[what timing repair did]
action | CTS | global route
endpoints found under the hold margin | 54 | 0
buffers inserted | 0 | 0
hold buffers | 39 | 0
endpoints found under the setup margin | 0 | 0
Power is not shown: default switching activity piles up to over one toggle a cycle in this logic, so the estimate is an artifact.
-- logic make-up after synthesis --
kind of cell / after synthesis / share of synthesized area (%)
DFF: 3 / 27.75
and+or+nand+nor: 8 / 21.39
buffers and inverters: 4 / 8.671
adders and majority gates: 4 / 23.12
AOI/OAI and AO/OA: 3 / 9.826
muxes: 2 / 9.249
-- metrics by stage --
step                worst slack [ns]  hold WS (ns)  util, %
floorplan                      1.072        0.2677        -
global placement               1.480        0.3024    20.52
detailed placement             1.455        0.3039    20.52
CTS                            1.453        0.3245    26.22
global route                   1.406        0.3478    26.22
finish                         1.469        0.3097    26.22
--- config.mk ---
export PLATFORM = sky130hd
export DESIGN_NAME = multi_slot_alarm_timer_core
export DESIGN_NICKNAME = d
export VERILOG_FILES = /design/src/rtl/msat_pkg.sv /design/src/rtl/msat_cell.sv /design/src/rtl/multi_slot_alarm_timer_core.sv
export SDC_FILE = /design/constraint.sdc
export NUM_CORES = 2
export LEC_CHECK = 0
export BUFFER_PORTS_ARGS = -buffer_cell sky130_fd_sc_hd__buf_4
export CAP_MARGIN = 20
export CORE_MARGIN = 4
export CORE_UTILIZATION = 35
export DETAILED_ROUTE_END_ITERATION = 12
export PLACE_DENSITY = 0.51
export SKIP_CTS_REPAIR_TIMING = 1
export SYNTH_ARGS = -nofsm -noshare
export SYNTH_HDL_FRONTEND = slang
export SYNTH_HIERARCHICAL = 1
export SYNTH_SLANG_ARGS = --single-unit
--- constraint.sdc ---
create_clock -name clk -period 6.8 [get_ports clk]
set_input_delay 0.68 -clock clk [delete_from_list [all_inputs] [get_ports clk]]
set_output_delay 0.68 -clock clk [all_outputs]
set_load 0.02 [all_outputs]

--

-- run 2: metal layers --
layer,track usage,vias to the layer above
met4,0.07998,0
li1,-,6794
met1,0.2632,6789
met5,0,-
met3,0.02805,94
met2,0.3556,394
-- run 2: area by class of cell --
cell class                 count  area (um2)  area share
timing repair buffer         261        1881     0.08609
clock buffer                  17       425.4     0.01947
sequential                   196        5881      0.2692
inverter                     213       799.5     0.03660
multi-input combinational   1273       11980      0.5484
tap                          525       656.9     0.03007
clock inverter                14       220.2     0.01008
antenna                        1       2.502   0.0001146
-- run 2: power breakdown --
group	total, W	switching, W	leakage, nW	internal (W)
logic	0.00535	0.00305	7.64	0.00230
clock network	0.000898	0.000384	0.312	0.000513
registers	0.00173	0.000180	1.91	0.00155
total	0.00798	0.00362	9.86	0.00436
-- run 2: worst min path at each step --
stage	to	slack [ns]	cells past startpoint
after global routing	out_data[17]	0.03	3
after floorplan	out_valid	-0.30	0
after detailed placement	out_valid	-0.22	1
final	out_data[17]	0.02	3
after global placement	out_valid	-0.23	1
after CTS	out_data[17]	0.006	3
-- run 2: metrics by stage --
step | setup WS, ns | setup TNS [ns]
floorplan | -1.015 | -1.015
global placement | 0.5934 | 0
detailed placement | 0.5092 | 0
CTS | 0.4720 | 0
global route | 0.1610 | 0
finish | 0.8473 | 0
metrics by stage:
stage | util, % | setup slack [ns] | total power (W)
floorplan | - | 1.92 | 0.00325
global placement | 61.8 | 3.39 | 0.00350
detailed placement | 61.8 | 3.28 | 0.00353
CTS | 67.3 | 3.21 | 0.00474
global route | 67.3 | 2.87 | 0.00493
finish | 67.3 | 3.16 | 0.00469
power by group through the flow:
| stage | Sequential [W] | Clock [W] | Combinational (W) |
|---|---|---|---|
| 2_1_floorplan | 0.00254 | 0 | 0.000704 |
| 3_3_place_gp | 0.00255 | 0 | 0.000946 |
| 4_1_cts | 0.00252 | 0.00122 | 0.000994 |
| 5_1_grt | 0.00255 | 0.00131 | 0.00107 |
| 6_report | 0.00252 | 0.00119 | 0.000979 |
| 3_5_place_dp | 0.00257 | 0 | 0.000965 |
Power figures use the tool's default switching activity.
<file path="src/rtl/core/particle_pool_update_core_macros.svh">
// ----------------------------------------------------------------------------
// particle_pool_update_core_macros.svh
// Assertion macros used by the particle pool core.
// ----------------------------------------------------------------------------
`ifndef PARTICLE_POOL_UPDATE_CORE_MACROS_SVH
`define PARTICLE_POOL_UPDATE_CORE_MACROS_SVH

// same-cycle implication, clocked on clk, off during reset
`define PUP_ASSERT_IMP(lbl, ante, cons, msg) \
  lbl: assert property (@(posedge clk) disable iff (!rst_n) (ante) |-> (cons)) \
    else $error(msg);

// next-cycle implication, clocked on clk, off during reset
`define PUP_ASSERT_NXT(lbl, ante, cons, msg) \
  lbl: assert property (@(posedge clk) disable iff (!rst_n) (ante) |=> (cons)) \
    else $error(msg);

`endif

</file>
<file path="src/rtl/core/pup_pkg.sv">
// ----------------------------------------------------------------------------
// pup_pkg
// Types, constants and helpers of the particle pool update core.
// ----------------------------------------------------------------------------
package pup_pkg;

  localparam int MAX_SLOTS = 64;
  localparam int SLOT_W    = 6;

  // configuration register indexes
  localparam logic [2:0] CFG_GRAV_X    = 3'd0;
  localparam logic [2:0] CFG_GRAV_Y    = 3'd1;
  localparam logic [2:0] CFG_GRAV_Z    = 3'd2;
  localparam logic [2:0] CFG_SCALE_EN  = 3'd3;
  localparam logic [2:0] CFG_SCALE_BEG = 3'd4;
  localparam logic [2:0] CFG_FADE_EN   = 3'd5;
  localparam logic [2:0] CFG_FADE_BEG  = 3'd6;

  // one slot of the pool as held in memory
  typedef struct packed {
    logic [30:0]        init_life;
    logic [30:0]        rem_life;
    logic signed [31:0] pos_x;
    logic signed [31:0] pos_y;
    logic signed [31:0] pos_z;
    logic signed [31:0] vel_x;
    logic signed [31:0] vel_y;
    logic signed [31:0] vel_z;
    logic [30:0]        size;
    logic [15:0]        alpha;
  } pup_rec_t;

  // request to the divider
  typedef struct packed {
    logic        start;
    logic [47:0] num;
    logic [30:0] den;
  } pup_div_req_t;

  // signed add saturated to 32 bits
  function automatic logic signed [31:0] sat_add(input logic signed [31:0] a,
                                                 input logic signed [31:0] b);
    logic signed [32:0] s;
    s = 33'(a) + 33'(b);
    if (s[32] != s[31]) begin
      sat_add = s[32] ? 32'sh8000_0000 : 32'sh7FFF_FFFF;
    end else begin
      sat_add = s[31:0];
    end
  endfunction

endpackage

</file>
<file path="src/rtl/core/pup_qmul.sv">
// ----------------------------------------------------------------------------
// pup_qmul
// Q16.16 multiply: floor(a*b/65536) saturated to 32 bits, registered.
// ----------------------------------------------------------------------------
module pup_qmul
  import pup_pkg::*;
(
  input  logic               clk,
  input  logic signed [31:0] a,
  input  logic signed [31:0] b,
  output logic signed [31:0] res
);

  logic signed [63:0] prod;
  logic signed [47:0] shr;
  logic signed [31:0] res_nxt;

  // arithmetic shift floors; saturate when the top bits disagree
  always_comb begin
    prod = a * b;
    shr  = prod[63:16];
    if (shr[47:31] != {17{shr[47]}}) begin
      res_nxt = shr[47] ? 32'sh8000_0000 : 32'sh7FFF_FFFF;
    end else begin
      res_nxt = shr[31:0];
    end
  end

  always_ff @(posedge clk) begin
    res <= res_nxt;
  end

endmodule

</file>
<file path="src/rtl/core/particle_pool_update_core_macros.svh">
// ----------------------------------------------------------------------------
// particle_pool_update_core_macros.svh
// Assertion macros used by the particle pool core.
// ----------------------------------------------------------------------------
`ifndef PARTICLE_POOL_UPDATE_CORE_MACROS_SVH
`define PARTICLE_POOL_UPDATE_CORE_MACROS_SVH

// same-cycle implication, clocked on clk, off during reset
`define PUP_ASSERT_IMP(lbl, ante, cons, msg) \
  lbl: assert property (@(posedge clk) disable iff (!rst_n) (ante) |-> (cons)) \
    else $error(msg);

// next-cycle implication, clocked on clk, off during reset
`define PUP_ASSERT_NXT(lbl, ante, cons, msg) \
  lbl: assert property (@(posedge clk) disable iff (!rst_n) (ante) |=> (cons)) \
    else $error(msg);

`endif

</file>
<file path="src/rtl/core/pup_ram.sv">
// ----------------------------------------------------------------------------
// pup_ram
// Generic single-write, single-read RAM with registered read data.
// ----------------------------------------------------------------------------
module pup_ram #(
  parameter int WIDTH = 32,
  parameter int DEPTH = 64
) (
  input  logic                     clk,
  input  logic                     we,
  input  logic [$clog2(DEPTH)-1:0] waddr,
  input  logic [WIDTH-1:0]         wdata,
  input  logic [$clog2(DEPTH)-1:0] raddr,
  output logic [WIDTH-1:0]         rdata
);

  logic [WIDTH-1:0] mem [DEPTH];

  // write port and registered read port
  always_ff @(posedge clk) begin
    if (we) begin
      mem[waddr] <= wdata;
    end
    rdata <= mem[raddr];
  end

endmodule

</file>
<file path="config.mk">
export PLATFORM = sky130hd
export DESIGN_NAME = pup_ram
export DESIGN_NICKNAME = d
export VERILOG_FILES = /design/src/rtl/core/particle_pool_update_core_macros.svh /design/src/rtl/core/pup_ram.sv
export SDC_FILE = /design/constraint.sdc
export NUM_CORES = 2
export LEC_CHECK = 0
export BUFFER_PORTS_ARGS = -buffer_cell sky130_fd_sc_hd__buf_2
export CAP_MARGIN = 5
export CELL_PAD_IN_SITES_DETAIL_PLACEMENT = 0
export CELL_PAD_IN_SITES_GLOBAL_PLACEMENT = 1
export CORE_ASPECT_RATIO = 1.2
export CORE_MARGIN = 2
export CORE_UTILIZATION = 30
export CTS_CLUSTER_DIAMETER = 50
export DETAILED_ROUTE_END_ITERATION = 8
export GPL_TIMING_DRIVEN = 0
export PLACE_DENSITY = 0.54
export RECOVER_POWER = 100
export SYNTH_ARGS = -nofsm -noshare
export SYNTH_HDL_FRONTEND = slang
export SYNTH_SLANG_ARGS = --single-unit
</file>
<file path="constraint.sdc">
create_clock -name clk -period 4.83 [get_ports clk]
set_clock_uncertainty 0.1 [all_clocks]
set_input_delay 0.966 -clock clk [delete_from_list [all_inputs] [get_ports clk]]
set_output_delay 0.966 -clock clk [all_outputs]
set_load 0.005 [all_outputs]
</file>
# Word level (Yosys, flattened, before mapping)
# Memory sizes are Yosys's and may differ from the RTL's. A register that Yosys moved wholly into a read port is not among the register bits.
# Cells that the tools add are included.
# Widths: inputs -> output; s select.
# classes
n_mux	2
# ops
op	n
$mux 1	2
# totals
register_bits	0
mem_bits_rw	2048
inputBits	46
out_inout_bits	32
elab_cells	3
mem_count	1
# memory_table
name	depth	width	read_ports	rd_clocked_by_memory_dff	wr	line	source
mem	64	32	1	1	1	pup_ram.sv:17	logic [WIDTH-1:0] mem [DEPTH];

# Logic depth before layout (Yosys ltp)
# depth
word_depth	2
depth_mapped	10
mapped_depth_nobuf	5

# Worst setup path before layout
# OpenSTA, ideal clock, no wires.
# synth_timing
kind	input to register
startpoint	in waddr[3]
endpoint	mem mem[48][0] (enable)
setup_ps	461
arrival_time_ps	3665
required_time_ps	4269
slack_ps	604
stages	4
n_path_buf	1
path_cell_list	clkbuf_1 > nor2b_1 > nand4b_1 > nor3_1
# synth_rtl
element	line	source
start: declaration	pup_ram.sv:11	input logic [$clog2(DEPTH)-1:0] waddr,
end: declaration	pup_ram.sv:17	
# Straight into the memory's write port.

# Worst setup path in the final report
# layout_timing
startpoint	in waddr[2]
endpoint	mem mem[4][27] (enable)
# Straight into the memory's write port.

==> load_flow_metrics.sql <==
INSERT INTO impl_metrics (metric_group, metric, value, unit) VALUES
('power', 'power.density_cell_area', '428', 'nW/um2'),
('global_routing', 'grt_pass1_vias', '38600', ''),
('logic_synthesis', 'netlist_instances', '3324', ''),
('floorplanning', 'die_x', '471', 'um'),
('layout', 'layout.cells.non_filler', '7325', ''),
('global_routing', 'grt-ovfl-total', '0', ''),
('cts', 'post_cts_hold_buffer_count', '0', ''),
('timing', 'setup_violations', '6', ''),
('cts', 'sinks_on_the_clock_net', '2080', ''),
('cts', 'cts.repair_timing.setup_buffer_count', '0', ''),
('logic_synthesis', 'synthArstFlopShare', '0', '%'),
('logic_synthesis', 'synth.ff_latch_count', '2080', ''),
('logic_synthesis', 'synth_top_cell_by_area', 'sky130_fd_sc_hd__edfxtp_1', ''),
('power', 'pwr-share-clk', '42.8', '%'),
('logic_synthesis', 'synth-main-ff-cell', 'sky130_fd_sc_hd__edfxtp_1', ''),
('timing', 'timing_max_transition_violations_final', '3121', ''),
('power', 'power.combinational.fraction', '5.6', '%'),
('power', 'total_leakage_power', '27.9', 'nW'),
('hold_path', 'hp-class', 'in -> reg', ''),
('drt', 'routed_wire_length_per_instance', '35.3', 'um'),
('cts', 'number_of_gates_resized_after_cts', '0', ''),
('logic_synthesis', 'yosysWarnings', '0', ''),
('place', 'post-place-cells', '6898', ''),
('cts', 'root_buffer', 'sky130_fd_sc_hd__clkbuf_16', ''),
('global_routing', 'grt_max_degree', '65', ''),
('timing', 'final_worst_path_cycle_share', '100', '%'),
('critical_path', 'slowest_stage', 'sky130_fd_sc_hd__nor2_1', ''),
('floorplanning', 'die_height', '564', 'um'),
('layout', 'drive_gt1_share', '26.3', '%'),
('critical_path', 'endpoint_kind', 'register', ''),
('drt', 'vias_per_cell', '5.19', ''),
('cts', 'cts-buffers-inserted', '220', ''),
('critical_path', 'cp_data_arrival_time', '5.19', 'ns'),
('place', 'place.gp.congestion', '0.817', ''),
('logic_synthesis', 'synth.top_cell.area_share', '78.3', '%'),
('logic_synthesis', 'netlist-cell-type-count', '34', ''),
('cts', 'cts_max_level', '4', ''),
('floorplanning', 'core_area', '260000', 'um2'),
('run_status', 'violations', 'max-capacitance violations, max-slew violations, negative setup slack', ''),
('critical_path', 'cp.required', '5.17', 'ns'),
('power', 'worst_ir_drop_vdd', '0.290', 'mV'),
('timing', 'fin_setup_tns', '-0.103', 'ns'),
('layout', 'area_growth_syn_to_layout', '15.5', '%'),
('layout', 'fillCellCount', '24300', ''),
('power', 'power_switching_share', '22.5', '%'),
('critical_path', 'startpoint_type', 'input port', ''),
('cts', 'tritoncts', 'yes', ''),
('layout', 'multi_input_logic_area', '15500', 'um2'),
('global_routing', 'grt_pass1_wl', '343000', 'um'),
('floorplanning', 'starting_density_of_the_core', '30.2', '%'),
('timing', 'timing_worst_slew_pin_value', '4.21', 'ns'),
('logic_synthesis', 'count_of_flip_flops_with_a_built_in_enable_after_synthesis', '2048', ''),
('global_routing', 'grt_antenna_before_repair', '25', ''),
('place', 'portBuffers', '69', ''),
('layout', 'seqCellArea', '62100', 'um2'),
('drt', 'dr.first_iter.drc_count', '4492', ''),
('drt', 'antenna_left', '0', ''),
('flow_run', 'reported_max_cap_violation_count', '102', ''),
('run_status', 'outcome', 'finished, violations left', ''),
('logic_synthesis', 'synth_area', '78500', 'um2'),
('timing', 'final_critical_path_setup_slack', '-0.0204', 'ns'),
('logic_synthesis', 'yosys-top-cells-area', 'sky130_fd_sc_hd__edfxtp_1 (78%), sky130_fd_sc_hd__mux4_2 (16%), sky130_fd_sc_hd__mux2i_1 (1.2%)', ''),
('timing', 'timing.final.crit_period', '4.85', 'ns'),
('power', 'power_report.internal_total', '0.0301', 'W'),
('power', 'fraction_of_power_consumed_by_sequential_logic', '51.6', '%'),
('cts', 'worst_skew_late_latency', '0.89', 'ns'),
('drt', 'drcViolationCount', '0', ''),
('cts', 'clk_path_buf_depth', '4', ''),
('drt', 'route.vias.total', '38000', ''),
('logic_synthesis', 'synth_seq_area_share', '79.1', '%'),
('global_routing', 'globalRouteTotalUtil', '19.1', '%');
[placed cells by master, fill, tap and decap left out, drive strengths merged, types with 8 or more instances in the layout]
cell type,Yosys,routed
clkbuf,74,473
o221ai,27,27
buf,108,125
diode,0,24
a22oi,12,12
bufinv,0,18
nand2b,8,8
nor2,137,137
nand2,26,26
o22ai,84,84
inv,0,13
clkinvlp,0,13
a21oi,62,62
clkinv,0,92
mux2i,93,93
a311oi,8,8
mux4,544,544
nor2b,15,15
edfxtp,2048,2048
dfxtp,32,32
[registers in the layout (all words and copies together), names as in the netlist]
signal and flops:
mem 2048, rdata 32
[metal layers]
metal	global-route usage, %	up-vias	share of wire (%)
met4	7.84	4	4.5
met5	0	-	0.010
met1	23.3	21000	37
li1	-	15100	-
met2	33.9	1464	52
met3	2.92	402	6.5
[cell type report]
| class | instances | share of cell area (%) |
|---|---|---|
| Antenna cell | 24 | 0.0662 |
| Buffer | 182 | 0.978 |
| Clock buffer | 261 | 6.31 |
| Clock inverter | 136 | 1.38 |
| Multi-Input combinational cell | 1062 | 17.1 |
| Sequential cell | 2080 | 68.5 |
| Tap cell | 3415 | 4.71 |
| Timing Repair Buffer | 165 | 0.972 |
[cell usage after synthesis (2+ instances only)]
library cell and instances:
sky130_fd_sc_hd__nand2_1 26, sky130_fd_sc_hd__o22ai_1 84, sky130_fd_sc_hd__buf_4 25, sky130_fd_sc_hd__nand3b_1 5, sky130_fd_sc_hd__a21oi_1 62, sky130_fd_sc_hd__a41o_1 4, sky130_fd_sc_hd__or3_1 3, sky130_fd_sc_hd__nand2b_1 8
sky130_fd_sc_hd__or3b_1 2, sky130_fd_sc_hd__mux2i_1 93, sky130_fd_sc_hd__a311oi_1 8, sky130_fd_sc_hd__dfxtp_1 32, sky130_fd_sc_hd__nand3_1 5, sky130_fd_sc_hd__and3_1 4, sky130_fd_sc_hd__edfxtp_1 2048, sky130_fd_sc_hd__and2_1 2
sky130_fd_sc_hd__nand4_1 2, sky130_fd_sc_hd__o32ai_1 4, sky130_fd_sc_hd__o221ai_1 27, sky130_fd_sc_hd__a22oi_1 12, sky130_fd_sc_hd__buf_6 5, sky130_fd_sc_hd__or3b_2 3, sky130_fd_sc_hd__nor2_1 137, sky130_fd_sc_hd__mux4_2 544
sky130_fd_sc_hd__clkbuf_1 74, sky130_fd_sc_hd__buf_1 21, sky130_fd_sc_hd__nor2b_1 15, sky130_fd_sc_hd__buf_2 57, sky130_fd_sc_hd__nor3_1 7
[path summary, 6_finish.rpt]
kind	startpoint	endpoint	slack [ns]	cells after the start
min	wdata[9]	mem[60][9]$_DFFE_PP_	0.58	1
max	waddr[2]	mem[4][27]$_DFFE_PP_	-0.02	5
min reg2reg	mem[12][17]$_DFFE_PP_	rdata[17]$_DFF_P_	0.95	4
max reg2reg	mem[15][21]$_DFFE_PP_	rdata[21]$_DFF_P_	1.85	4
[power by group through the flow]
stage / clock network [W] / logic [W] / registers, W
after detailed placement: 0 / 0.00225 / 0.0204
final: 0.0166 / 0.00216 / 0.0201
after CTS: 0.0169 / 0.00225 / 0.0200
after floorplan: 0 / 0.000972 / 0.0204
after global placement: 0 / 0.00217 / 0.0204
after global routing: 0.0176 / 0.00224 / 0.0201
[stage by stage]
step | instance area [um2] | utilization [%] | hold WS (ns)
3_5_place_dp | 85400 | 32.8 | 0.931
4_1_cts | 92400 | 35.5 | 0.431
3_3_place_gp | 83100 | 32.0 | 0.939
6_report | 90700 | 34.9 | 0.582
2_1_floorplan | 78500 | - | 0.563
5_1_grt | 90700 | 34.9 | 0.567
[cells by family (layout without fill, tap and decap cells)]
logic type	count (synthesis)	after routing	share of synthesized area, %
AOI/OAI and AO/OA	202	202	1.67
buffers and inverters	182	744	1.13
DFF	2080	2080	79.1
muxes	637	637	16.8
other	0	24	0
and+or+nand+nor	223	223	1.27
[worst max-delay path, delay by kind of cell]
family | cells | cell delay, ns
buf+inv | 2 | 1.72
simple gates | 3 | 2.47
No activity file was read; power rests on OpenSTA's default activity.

WORK REQUIRED:
From the entries above, write out only the lines starting at the line that holds "0 | 0.000946 |" and ending at the line that holds "0 | 0.000965 |", keeping both and matching them exactly.

EXERCISE RESPONSE:
| 3_3_place_gp | 0.00255 | 0 | 0.000946 |
| 4_1_cts | 0.00252 | 0.00122 | 0.000994 |
| 5_1_grt | 0.00255 | 0.00131 | 0.00107 |
| 6_report | 0.00252 | 0.00119 | 0.000979 |
| 3_5_place_dp | 0.00257 | 0 | 0.000965 |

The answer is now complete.